Commemorating the Visit

Jayeti Bhattacharya


Recently, I found a packet of old photographs which was left out in dust on top of a cupboard. While going through the huge pile of photographs, I was amazed to discover a personal archive which has a deep connection with my roots and the identity. With different stories embedded within, I realised that these photographs could explain my existence. I started collecting from more such personal archives of close relatives who were also part of these photographs but never talked about it.

While relooking at the photographs, I wished to create my own visual interpretation of the ambience which these photographs must have been a part of. As the family shifted its base from other side of the border to several new addresses and finally settled in Kolkata, it had a number of visitors on a regular basis including relatives who came to visit the city or stayed for a medical check up, or as a transit stop before moving to the other part of the country or for their own shift to the city of Kolkata and so on. For me, these photographs are a celebration of those moments which were lived by these people. These photographs carry the character of the known and the unknown. Known seems to be those people whom I know personally and unknown seems to be those whom I know through the words of the known. I feel a relationship grows over here between the known and the unknown. The known plays the pivotal role in conveying the moments and the lives lived with the unknown.

The photographs trap different layers of relationship status and the land within which they were captured. The time here becomes ephemeral to me. I feel it is so as through the photographs I can peep in the moment and the situation. Hence, I wanted to express the importance of time and relationship through it by questioning if these relations carried the same affection or they just shared the same surface of the photograph. I came across different kinds of relationships in these photographs which can be seen getting objectified today. So, this personal archive became an entry point for me to connect to the past while leading a way towards the unpredictable future. Using old photographs, I wanted to create a new visual language that captured this ambivalent situation.

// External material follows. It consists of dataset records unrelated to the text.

$ cat config.mk
export PLATFORM = sky130hd
export DESIGN_NAME = nes_poll_scheduler
export DESIGN_NICKNAME = d
export VERILOG_FILES = /design/src/rtl/nes_poll_scheduler.sv
export SDC_FILE = /design/constraint.sdc
export NUM_CORES = 1
export LEC_CHECK = 0
export CORE_ASPECT_RATIO = 0.6
export CORE_MARGIN = 3
export CORE_UTILIZATION = 45
export CTS_CLUSTER_SIZE = 40
export DETAILED_ROUTE_END_ITERATION = 12
export HOLD_SLACK_MARGIN = 0.06
export PLACE_DENSITY = 0.66
export SETUP_SLACK_MARGIN = 0.1
export SYNTH_ARGS = -nofsm -noshare
export SYNTH_HDL_FRONTEND = slang
export SYNTH_SLANG_ARGS = --single-unit
$ cat constraint.sdc
create_clock -name clock -period 4.1 [get_ports clock]
set_clock_uncertainty 0.2 [all_clocks]
set_input_delay 0.82 -clock clock [delete_from_list [all_inputs] [get_ports clock]]
set_output_delay 0.82 -clock clock [all_outputs]
set_load 0.005 [all_outputs]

These photographs make me think: what if we were to live in a land of nature without the box structures around us (houses), or humans were to live all alone and survive by themselves or animals were to live inside the box and humans to roam around? On the contrary, humans are entangled by numerous relationships throughout their lives. Do these relationships continue to be the memorable ones, or are these reduced to a pile of old photographs lying in the dust to be found by future generations? In a way, the essence of the present is being moved away from the present but continues to live forever.

Jayeti Bhattacharya is a visual artist based in Kolkata. She has completed B.F.A. (Painting) from Rabindra Bharati University and M.F.A. (Painting) from Kalabhavan, Santiniketan.